The doctrine of the so-called church where Obama was a member for 20 years is not Christianity, but has a kind of Gnostic doctrine and was inspired by the Nation of Islam. The Nation of Islam is not orthodox Islam either, but also has a Gnostic, black cult doctrine. The NOI was started by a group of not very educated men and the head, Elijah Muhammad, used to fret that they needed professional types to build a “black nation.”

Black Liberation Theology can be seen as a pseudo-Christian version of the Nation of Islam. It has a doctrine written by a professor that appeals more to black urban professionals, like Obama, and has also been useful for spreading the concepts of the NOI into black churches and the general, black population.

Elijah Muhammad taught that his version of Islam is not a religion, but that blacks are naturally born Muslims. They have a Nazi-like concept that all culture and knowledge come from the black man, the “original people.” The sects that are based on the Elijah Muhammad’s Black Nationalism borrow a lot of concepts from his writings, which are considered to be scripture by his followers. Obama may feel that he is, at root, a Muslim, in the sense of Elijah Muhammad.

Obama campaign poster with radiant halo, similar to that used in images of Elijah Muhammad.
Obama is certainly very sympathetic to Islam, due to his family background and the connection of his Gnostic pseudo-church to the Nation of Islam cult.
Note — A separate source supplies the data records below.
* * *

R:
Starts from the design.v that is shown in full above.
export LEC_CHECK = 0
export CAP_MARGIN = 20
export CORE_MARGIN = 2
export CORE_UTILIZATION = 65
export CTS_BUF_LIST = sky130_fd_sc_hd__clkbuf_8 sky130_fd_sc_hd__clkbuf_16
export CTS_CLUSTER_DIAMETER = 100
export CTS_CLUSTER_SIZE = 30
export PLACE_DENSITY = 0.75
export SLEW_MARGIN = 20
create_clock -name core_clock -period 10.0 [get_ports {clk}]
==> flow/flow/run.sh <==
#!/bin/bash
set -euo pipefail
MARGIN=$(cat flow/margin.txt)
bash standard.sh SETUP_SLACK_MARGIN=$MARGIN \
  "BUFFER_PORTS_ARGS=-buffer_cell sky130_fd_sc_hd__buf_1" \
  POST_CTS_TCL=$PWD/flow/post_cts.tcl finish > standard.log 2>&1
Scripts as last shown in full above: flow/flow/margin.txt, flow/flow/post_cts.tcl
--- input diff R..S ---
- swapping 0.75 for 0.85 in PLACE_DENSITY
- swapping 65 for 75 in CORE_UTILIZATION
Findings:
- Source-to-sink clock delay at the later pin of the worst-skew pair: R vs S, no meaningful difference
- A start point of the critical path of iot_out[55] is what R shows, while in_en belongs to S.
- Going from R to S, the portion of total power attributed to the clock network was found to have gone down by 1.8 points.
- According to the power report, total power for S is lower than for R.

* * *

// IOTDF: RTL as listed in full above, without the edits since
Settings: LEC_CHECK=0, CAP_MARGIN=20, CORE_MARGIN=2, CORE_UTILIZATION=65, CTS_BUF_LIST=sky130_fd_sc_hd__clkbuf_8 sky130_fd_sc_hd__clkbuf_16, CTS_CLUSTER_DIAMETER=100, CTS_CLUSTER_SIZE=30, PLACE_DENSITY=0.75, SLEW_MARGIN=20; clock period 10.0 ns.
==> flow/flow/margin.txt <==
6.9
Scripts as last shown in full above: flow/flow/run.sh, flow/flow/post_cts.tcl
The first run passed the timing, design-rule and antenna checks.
Source: an optimization exercise on an open RTL-to-GDS flow (aim: small area, a short achievable clock period and few clock cycles per item). Production flows keep margins and buffers that such runs may drop.
Function was checked by simulation only, so behaviour that the tests miss may differ from the original.
Power figures rest on the tool's default switching activity, not on a simulated workload.

==> delta: inputs <==
// filter
module filter(
        input clock,
        input reset,
        input start,
        output reg done,
        input  [15:0] data_in,
        output reg [15:0] data_out
    );
==> flow/config.mk <==
export PLATFORM = sky130hd
export DESIGN_NAME = filter
export DESIGN_NICKNAME = filter
export VERILOG_FILES = /design/flow/design.v
export SDC_FILE = /design/flow/constraint.sdc
export NUM_CORES = 4
export LEC_CHECK = 0
export CAP_MARGIN = 20
export CORE_MARGIN = 2
export CORE_UTILIZATION = 60
export CTS_CLUSTER_DIAMETER = 100
export CTS_CLUSTER_SIZE = 24
export SLEW_MARGIN = 20
export SYNTH_HIERARCHICAL = 1
==> flow/constraint.sdc <==
create_clock -name core_clock -period 10.0 [get_ports {clock}]
set_input_delay 2.0000 -clock core_clock [delete_from_list [all_inputs] [get_ports {clock}]]
set_output_delay 2.0000 -clock core_clock [all_outputs]
set_load 0.01 [all_outputs]
standard.sh (not shown) runs the stock make flow with config.mk's settings and CLKGATE_MAP_FILE= SYNTH_SCRIPT=/design/flow/synth_recipe.tcl, a recipe that flattens the netlist after the stock synthesis.
==> flow/flow/run.sh <==
#!/bin/bash
# Standard ORFS layout (the standard.sh) with changes only to how it is
# optimised: ports are buffered with a plain buffer instead of the default
# delay-buffer cell, and timing repair is asked for more setup margin than the
# 10 ns clock needs, so that it works on the achieved period.
set -euo pipefail
bash standard.sh SETUP_SLACK_MARGIN=6.95 "BUFFER_PORTS_ARGS=-buffer_cell sky130_fd_sc_hd__buf_4" finish > orfs_make.log 2>&1
==> cedar (differences from delta) <==
==> flow/flow/run.sh (replaced) <==
#!/bin/bash
# Standard ORFS layout (the standard.sh) with two changes to how it is
# optimised: ports are buffered with a plain buffer instead of the default
# delay-buffer cell, and timing repair is asked for more setup margin than the
# 10 ns clock needs, so that it works on the achieved period.
set -euo pipefail
bash standard.sh SETUP_SLACK_MARGIN=6.8 "BUFFER_PORTS_ARGS=-buffer_cell sky130_fd_sc_hd__buf_2" finish > orfs_make.log 2>&1
--- a/flow/config.mk
+++ b/flow/config.mk
@@ -7,8 +7,6 @@
 export LEC_CHECK = 0
 export CAP_MARGIN = 20
 export CORE_MARGIN = 2
-export CORE_UTILIZATION = 60
-export CTS_CLUSTER_DIAMETER = 100
-export CTS_CLUSTER_SIZE = 24
+export CORE_UTILIZATION = 40
 export SLEW_MARGIN = 20
 export SYNTH_HIERARCHICAL = 1
==> comparison table <==
Clock buffers: cedar 33; delta 14
Setup WS post-layout: cedar 6.902 ns; delta 7.044 ns
Multi-input logic area: cedar 7417 sq um; delta 7477 sq um
Required time reported for the critical path endpoint: cedar 10.40 ns; delta 10.42 ns
Status: cedar complete, no violations; delta complete, no violations
Die W: cedar 175.0 microns; delta 143.6 microns
Largest clock skew in the final design: cedar 0.02014 ns; delta 0.009410 ns
Min-delay src: cedar data_out[7]; delta data_out[12]
Detailed router's first-iteration violation count: cedar 471; delta 477
Share of the final layout cell area in multi-input gates: cedar 0.5617; delta 0.5865
Routed vias: cedar 7,453; delta 7,565
Maximum net fanout on the critical path: cedar 7; delta 21
Nets: cedar 1,237; delta 1,225
Fin cells: cedar 1,387; delta 1,242
Switching power as a share of total power: cedar 0.3391; delta 0.3621
Clk pin slew, worst setup/hold paths: cedar 0.06 ns; delta 0.09 ns
Routed wire length on met3: cedar 1.026 mm; delta 1.159 mm
Placed standard-cell area: cedar 12,370 sq um; delta 12,300 sq um
Total clock buffers created by CTS: cedar 23; delta 12
Startpoint of the worst register-to-register path: cedar h0[11]; delta h0[9]
Testbench counts of delta, summed over its fixed seeds: cycles 2,064, samples 2,048.
Testbench counts of cedar, summed over its fixed seeds: cycles 2,064, samples 2,048.
Context: an optimization exercise on an open-source flow, tuned for small area. The choices shown serve that exercise and are no tape-out recipe.
The RTL was checked by simulation tests, not by an equivalence proof against the original design.

exp/zinc:
// Ball_thrower
module Ball_thrower(
  input         CLOCK_50,
  input  [3:0] KEY,          
  input  [17:0] SW,           
  output        VGA_CLK,      
  output        VGA_HS,       
  output        VGA_VS,       
  output        VGA_BLANK_N,  
  output        VGA_SYNC_N,   
  output [7:0]  VGA_R,        
  output [7:0]  VGA_G,        
  output [7:0]  VGA_B         
  );
function [11:0] add;
	input [10:0] a;
	input [10:0] b;
	input cin;
	integer k;
	reg c;
	begin
		c = cin;
		for (k = 0; k < 11; k = k + 1) begin
			add[k] = a[k] ^ b[k] ^ c;
			c = (a[k] & b[k]) | (a[k] & c) | (b[k] & c);
		end
		add[11] = c;
	end
endfunction
function [10:0] inc;
	input [10:0] a;
	integer k;
	reg c;
	begin
		c = 1'b1;
		for (k = 0; k < 11; k = k + 1) begin
			inc[k] = a[k] ^ c;
			c = a[k] & c;
		end
	end
endfunction
function ge;
	input [10:0] a;
	input [10:0] b;
	integer k;
	reg r;
	begin
		r = 1'b1;
		for (k = 0; k < 11; k = k + 1)
			r = (a[k] & ~b[k]) | (~(a[k] ^ b[k]) & r);
		ge = r;
	end
endfunction
wire clk = CLOCK_50;
wire rst = SW[17];
wire go = SW[0];
assign VGA_SYNC_N = 1'b0;
reg [11:0] cnt;
reg vga_clk_q;
assign VGA_CLK = vga_clk_q;
wire vga_en = ~cnt[0];
wire update = &cnt[11:7] & cnt[5] & cnt[0];    
wire half = ~cnt[11];
wire [10:0] count = cnt[10:0];
wire [11:0] cnt_inc = add(cnt[10:0], 11'd0, 1'b1);    
always @(posedge clk)
begin
	if (rst)
		cnt <= 12'd2001;
	else if (update)
		cnt <= 12'd0;
	else
		cnt <= {cnt[11] | cnt_inc[11], cnt_inc[10:0]};
end
always @(posedge clk)
begin
	if (rst)
		vga_clk_q <= 1'b0;
	else
		vga_clk_q <= vga_en;
end
reg [9:0] xCount, yCount;
wire xmax = xCount[9] & xCount[8] & xCount[4] & xCount[3] & xCount[0];   
wire ymax = yCount[9] & yCount[3] & yCount[2] & yCount[0];               
wire x0 = ~|xCount;
wire [10:0] xinc = inc({1'b0, xCount});
wire [10:0] yinc = inc({1'b0, yCount});
always @(posedge clk)
begin
	if (rst)
		xCount <= 10'd0;
	else if (vga_en)
  ...
clock: 20.0 ns
lec_check: 0
cap_margin: 20
core_margin: 2
core_utilization: 65
slew_margin: 20
synth_memory_max_bits: 8192
standard.sh (not shown) runs the stock make flow with config.mk's settings and CLKGATE_MAP_FILE= SYNTH_SCRIPT=/design/flow/synth_recipe.tcl, a recipe that flattens the netlist after the stock synthesis.
==> flow/flow/run.sh <==
#!/bin/bash
# Layout flow: the standard flow (standard.sh), with these changes:
# * the port buffers (every input and output port still gets one) and the
#   buffers synthesis puts on outputs driven by the same net are buf_1;
# * the clock tree is built from clkbuf_8 without dummy loads.
set -euo pipefail
W=$(pwd)
F=$W/flow

# synth.tcl from ORFS with two changes: the abc call is replaced by
# flow/abc_pick.tcl, and extract_fa is skipped
sed -e 's|^\( *\)log_cmd abc {\*}\$abc_args$|\1source '"$F"'/abc_pick.tcl|' \
    -e 's|^\( *\)extract_fa {\*}\[dont_use_extract_fa_args\]$|\1# extract_fa skipped|' \
    "$FLOW_HOME/scripts/synth.tcl" > "$W/synth_area.tcl"
grep -q "abc_pick.tcl" "$W/synth_area.tcl"
grep -q "# extract_fa skipped" "$W/synth_area.tcl"

# The standard flow's synthesis script, sourcing the changed synth.tcl
sed -e "s|\$::env(SCRIPTS_DIR)/synth.tcl|$W/synth_area.tcl|" "$W/synth_recipe.tcl" > "$W/synth_recipe_area.tcl"
grep -q "synth_area.tcl" "$W/synth_recipe_area.tcl"

# standard.sh with that synthesis script
sed -e "s|$W/synth_recipe.tcl|$W/synth_recipe_area.tcl|g" "$W/standard.sh" > "$W/standard_area.sh"
grep -q "synth_recipe_area.tcl" "$W/standard_area.sh"

bash "$W/standard_area.sh" \
    "BUFFER_PORTS_ARGS=-buffer_cell sky130_fd_sc_hd__buf_1" \
    "MIN_BUF_CELL_AND_PORTS=sky130_fd_sc_hd__buf_1 A X" \
    "CTS_ARGS=-sink_clustering_enable -repair_clock_nets -buf_list sky130_fd_sc_hd__clkbuf_8 -dont_use_dummy_load" \
    finish > "$W/flow_make.log" 2>&1
Other scripts of this flow, unchanged in this note and not shown: flow/flow/abc_1.script, flow/flow/abc_2.script, flow/flow/abc_3.script, flow/flow/abc_4.script, flow/flow/abc_pick.tcl
#### Input delta (exp/garnet over exp/zinc)
Settings: CORE_UTILIZATION changed from 65 to 40.
==> flow/flow/abc_5.script (new file) <==
strash; &get -n; &deepsyn -T 60 -S 1; &put; dch -f; amap -m -F 4 -A 8; topo
Notes after the runs:
- The total core area of exp/garnet exceeds that of exp/zinc by about 60%.
- Cmp exp/garnet vs exp/zinc: largest stage delay on the critical path higher in exp/garnet
- exp/garnet: done, clean on timing, DRC and antenna
- [compare] base=exp/zinc new=exp/garnet: count of plain and timing-repair buffers in the layout lower, number of standard cells in the final layout excluding fillers higher, final antenna-violating net count roughly the same.
- exp/zinc → exp/garnet: layout-stage area growth over the synthesis result rose 0.86 points, hold slack rose 0.011 ns, routed wire length fell about 2.5%.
Black Liberation Theology is compatible with Islam in its ethics, justifying whatever is necessary to destroy the white man and to bring down America. He is also anxious to cooperate with Muslims to achieve his anti-American agenda. The doctrine of his pseudo-church is worse than that of Islam in any case, calling more specifically for the destruction of America and white society by any means necessary. People should take the time to read the foundation books on Black Liberation Theology by James H. Cone, available from Amazon. They are short, inexpensive books that give you a much better idea of the religious nature of Obama’s agenda against America, whites and the orthodox Christian church. It holds that all three must be destroyed in order to bring on the millennial utopia or kingdom of God on Earth, which in their doctrine will be a physical theocracy led by a black messiah. The doctrine teaches that the black messiah will be an ordinary man who exalts himself to that god-like status, by struggle against white society. Because they are self-exalted, more than one messiah is possible at the same time.

Louis Farrakhan, the current head of the Nation of Islam, who was a disciple of Elijah Muhammad, implied during the campaign (Feb., 2008) at his “Saviors’ Day Conference” that Obama is a black messiah. Note that “Saviors’ ” is plural on Farrakhan’s podium in the clip below. The black vote shifted from Hillary to Obama at about that time, just as Michelle Obama had predicted about three months earlier in an interview on MSNBC’s “Morning Joe” program.